週刊、月刊誌の編集記者、出版社勤務を経て現職。経済・事件・ビジネス、またファイナンシャルプランナーの知識を生かし、年金や保険、企業レポートなど幅広いジャンルで編集ライターとして雑誌などでの執筆活動。ビジネス書、経済書などの書籍編集を行っている。
利益優先でビッグモーターの不正請求を野放し
前回、生命保険会社が関係した不正問題が10年周期で起きているというレポートをまとめた。実はこうした傾向は損害保険会社も無関係ではない。損保もまた10年周期でさまざまな問題は飛び出してきている。
そんな損保が関係した不祥事としてまず思い浮かぶのがビッグモーター問題だろう。中古車販売大手のビッグモーターは、自動車保険の損保代理店も兼ねていたこともあって、修理で預かった車に故意に傷を付け、保険金を請求するという悪質な不正が横行していたという問題だ。その件数は約6万5000件にのぼることが判明している。
本来であれば、被害者になるはずの損保なのだが、それが違っていた。大手損保各社はビッグモーターに出向者を出しており、損保ジャパン以外の各社は、ビッグモーターの保険請求に疑問を感じ、同社の取り扱い縮小、あるいは停止をしていた。損保ジャパンも2015年から板金・塗装部門に出向者を派遣しており、出向者が不正の実態を社内に報告していたにもかかわらず、2022年に「不正の指示は確認できなかった」として金融庁に報告。しかも、こうした疑惑があったにもかかわらず、直後に保険の取り扱い業務を再開させ、問題をさらに拡大させた。
さらに見逃せないのは、損保ジャパンとビッグモーターの関係の深さだ。ビッグモーターは損保ジャパンにとって最大級の代理店のひとつであり、年間数十億円規模の保険契約を取り次いでいたとされる。
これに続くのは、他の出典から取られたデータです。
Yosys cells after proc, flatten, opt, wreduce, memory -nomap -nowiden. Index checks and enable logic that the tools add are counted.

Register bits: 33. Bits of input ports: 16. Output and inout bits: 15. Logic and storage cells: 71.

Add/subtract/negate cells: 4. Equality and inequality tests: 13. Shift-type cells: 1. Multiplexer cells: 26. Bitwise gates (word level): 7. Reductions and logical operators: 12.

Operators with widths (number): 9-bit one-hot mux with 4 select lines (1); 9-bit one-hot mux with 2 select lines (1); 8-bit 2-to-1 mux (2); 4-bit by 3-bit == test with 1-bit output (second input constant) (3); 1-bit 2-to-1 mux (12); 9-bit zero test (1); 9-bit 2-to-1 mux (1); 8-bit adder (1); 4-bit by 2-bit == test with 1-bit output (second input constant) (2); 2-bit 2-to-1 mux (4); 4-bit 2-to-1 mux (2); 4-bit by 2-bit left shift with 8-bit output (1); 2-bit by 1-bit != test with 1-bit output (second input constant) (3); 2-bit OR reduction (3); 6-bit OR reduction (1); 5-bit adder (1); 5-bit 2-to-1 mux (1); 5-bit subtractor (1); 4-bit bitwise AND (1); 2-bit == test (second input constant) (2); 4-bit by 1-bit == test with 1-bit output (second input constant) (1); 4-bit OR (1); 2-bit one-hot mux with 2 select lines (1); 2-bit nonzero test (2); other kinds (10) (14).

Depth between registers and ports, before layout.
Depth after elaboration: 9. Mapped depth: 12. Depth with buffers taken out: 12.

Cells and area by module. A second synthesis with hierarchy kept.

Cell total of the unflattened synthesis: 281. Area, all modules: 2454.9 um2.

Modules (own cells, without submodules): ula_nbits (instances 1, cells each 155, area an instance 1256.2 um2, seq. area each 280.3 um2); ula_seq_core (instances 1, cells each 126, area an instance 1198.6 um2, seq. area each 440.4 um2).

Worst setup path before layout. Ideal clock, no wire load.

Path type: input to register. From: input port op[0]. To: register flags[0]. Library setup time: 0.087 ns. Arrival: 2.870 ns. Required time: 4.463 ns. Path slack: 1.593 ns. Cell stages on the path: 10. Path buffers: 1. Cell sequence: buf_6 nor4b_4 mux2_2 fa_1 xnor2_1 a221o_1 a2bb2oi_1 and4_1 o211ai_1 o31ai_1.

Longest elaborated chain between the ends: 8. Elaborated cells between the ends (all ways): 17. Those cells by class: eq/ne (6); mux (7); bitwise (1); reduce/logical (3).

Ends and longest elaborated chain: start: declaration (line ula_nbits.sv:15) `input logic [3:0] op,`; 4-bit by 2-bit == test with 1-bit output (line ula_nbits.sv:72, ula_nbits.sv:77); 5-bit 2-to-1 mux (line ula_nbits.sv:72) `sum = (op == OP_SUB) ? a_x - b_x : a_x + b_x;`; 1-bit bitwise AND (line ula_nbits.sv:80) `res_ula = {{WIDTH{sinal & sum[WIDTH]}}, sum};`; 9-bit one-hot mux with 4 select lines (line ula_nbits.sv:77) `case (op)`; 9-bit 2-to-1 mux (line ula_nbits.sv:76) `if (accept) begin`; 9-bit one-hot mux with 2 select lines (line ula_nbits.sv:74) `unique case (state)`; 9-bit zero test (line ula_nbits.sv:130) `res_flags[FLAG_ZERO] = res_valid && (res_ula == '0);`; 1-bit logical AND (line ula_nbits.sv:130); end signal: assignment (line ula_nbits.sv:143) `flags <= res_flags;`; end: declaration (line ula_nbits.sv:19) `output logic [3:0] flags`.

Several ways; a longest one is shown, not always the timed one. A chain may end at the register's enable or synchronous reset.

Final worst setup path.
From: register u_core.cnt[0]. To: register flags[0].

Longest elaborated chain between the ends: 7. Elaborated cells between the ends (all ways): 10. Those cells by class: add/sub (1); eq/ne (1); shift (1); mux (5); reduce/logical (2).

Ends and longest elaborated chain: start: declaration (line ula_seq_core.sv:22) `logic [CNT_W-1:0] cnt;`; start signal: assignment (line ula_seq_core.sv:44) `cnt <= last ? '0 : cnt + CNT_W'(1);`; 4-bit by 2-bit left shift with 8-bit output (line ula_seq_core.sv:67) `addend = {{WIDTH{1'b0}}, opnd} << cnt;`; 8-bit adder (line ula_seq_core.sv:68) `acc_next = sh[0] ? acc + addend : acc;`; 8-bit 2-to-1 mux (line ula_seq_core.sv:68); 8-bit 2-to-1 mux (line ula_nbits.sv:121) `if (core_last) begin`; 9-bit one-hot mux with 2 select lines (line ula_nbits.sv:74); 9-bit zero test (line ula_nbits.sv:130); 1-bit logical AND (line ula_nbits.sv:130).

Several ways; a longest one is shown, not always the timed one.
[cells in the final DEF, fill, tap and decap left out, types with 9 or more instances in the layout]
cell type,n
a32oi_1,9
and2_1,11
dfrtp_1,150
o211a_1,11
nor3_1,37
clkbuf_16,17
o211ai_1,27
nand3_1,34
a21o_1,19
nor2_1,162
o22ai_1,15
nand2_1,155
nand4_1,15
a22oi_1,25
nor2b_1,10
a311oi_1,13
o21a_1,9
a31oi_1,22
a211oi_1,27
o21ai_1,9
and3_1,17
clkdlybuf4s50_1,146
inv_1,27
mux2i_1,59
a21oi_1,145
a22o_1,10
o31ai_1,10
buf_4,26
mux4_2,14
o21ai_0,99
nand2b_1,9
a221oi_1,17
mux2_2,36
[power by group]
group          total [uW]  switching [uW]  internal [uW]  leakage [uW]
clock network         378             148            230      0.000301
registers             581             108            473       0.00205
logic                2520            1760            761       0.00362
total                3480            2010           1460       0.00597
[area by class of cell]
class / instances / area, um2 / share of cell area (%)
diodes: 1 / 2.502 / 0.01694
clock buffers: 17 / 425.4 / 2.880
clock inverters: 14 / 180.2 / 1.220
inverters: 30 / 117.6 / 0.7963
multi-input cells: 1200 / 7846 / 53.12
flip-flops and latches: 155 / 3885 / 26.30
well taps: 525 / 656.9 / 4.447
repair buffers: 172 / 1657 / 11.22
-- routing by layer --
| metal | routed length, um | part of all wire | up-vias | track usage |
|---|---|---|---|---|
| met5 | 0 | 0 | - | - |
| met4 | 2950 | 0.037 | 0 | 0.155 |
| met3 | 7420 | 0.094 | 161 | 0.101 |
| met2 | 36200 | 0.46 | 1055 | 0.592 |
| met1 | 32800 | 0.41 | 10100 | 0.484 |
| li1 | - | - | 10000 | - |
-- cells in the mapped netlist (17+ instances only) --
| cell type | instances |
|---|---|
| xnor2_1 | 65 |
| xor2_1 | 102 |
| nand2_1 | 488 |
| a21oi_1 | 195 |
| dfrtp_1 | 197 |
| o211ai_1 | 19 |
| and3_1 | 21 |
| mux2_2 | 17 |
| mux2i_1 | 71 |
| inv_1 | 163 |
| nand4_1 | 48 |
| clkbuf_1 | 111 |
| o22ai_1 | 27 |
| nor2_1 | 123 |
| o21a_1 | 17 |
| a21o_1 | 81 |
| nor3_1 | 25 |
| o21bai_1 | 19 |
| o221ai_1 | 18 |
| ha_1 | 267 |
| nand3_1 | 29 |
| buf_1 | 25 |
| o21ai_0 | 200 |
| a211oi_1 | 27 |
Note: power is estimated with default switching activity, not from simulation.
「大口代理店を失いたくない」という営業上の論理が、不正見逃しの背景にあったと指摘されている。しかも、損保ジャパンとの取り引き再開を指示したのが社長である経営トップだった。監督する立場であるはずの損保ジャパンが、利益を優先し代理店の監督機能を失っていたという構造的な問題が、この件の本質だったのである。
ゴルフボールに、除草剤…問題が次々出てきて
一連の問題を受け、国土交通省はビッグモーターの34事業所の事業停止を命じ、金融庁は保険代理店登録を取り消した。2023年7月に創業者の兼重宏行社長が辞任し、会社は経営危機に陥った。
話は横道にそれるが、顧客の車を傷つける道具としてゴルフボールを使ったことが判明すると、ゴルフ好きの兼重宏行社長が、記者会見で顧客の車を傷つけたことよりも「ゴルフを冒涜するな」と発言したとして物議を醸した。また、販売店周辺の街路樹などに除草剤をまくなどして枯らしていたこともわかり、企業風土の異常さを象徴づける結果になった。
この問題発覚後、損保ジャパンと親会社SOMPOホールディングスのトップはともに引責辞任。2024年1月、金融庁から両社は業務改善命令を受けている。そして、2024年5月、ビッグモーターは事業継承会社「WECARS」と旧法人格「BALM」の2社に分割され、伊藤忠商事グループと企業再生ファンドが合計400億円を出資してWECARSの株式を取得し、創業家は経営から完全に排除された。その創業家は被害者補償のため100億円をBALMに拠出している。しかし、不正請求の被害補償が進まないまま、旧法人格BALMは負債総額831億円・債権者163名を抱えたまま2024年12月2日、東京地裁に民事再生法の適用を申請した。信頼回復への道は依然として険しい状況が続いている。